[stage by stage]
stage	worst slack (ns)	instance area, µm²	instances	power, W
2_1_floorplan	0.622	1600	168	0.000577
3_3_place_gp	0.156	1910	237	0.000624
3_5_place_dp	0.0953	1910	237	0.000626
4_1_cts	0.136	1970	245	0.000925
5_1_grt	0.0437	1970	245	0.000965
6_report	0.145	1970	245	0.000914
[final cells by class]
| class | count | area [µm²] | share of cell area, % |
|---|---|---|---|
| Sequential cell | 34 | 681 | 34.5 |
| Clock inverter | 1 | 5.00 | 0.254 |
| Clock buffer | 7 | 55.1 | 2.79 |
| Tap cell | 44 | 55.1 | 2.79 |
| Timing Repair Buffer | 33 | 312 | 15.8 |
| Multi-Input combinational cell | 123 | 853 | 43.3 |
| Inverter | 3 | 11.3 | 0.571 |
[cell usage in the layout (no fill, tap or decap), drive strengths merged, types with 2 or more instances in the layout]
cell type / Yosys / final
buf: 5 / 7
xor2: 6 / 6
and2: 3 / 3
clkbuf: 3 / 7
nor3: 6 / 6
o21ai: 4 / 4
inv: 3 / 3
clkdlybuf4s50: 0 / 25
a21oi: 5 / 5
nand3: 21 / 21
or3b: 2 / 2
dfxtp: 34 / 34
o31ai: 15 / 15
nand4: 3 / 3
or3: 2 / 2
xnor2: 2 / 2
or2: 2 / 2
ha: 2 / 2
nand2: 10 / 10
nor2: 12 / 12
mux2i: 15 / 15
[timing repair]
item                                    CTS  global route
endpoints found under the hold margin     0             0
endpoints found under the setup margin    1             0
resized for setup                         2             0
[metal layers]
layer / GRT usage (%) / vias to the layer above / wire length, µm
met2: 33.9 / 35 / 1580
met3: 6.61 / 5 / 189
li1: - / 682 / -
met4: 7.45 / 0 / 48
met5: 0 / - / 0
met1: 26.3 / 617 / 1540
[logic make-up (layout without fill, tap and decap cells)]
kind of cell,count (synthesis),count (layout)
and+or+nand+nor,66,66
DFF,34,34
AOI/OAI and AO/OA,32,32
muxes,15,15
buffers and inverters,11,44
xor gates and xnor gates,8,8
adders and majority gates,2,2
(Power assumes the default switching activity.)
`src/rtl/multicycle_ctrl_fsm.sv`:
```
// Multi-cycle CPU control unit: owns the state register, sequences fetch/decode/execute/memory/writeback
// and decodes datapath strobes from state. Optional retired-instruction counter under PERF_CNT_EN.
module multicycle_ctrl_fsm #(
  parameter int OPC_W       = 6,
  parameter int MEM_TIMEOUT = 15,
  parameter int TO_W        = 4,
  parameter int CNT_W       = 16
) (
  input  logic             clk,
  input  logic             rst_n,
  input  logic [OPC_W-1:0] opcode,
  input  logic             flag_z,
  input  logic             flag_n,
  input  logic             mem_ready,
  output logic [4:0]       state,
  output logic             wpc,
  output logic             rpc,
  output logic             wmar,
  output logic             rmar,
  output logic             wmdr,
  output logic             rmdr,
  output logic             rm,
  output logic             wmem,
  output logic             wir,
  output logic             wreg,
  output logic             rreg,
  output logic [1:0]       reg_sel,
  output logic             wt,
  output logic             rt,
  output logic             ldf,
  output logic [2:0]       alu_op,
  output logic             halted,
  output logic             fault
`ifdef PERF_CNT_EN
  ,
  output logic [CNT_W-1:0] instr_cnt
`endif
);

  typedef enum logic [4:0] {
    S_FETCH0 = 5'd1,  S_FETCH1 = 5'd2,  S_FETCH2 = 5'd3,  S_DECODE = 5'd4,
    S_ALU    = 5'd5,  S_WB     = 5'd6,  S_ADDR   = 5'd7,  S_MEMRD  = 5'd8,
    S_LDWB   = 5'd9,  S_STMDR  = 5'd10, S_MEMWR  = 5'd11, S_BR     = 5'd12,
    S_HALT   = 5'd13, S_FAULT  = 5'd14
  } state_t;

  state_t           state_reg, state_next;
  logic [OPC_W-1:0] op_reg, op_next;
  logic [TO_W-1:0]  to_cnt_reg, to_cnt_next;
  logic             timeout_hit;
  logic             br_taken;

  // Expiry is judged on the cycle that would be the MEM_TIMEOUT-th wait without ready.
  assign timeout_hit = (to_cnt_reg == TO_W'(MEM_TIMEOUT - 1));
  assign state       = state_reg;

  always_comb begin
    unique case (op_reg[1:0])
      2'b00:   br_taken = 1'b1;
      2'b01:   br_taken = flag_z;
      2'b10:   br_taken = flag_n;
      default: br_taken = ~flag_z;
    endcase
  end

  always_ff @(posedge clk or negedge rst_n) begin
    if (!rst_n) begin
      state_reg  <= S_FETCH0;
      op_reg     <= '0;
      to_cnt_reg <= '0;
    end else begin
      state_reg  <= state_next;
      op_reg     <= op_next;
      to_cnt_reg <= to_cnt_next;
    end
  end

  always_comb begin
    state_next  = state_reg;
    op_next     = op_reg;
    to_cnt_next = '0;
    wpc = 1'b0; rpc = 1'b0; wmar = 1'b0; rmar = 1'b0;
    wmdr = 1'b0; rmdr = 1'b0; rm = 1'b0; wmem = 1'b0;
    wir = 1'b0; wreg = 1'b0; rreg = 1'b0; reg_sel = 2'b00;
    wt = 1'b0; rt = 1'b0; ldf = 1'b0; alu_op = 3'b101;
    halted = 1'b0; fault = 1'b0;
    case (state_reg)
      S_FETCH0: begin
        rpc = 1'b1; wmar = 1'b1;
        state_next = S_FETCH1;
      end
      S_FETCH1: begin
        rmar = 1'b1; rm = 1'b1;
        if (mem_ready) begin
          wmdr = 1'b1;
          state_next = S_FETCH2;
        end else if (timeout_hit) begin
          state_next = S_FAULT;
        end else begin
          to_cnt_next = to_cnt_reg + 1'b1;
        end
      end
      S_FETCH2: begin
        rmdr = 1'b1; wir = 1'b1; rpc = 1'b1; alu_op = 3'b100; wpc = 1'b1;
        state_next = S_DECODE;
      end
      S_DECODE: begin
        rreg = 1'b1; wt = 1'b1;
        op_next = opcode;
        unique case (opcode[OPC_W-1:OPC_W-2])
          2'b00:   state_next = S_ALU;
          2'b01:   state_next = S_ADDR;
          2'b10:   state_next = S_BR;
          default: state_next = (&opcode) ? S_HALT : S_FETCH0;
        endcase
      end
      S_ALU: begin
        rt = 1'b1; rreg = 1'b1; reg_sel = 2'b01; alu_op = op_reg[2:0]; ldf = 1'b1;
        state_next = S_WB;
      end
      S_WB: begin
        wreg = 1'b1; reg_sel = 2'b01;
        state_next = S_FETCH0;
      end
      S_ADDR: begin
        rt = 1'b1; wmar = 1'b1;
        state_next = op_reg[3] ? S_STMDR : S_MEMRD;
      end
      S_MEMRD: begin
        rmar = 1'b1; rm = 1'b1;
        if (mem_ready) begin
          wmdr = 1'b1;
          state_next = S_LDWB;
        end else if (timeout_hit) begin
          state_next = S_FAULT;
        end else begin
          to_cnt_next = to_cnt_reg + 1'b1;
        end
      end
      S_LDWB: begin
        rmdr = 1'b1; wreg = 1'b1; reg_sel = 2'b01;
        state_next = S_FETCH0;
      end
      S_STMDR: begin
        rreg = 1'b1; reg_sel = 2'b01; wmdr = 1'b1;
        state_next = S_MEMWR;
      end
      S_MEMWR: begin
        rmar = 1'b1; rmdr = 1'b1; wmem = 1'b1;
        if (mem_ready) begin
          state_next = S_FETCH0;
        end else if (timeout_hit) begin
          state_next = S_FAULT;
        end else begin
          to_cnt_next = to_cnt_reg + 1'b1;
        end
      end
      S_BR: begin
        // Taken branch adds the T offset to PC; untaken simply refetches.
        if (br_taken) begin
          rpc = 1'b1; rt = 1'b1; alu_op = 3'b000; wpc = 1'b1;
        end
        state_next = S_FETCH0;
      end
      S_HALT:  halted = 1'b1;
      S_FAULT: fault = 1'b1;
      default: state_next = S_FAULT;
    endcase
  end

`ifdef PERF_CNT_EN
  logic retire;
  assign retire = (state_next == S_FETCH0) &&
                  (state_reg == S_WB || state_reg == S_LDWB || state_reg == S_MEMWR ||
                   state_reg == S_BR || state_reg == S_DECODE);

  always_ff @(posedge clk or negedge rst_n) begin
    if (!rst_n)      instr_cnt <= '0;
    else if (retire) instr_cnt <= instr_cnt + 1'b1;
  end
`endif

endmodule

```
= = = = =
• **WORK ITEM**
Looking at the records above, return exactly the lines from the line with "met3: 6.61 / 5 / 189" to the line with "adders and majority gates,2,2", both ends included.

• **WRITTEN SOLUTION**
met3: 6.61 / 5 / 189
li1: - / 682 / -
met4: 7.45 / 0 / 48
met5: 0 / - / 0
met1: 26.3 / 617 / 1540
[logic make-up (layout without fill, tap and decap cells)]
kind of cell,count (synthesis),count (layout)
and+or+nand+nor,66,66
DFF,34,34
AOI/OAI and AO/OA,32,32
muxes,15,15
buffers and inverters,11,44
xor gates and xnor gates,8,8
adders and majority gates,2,2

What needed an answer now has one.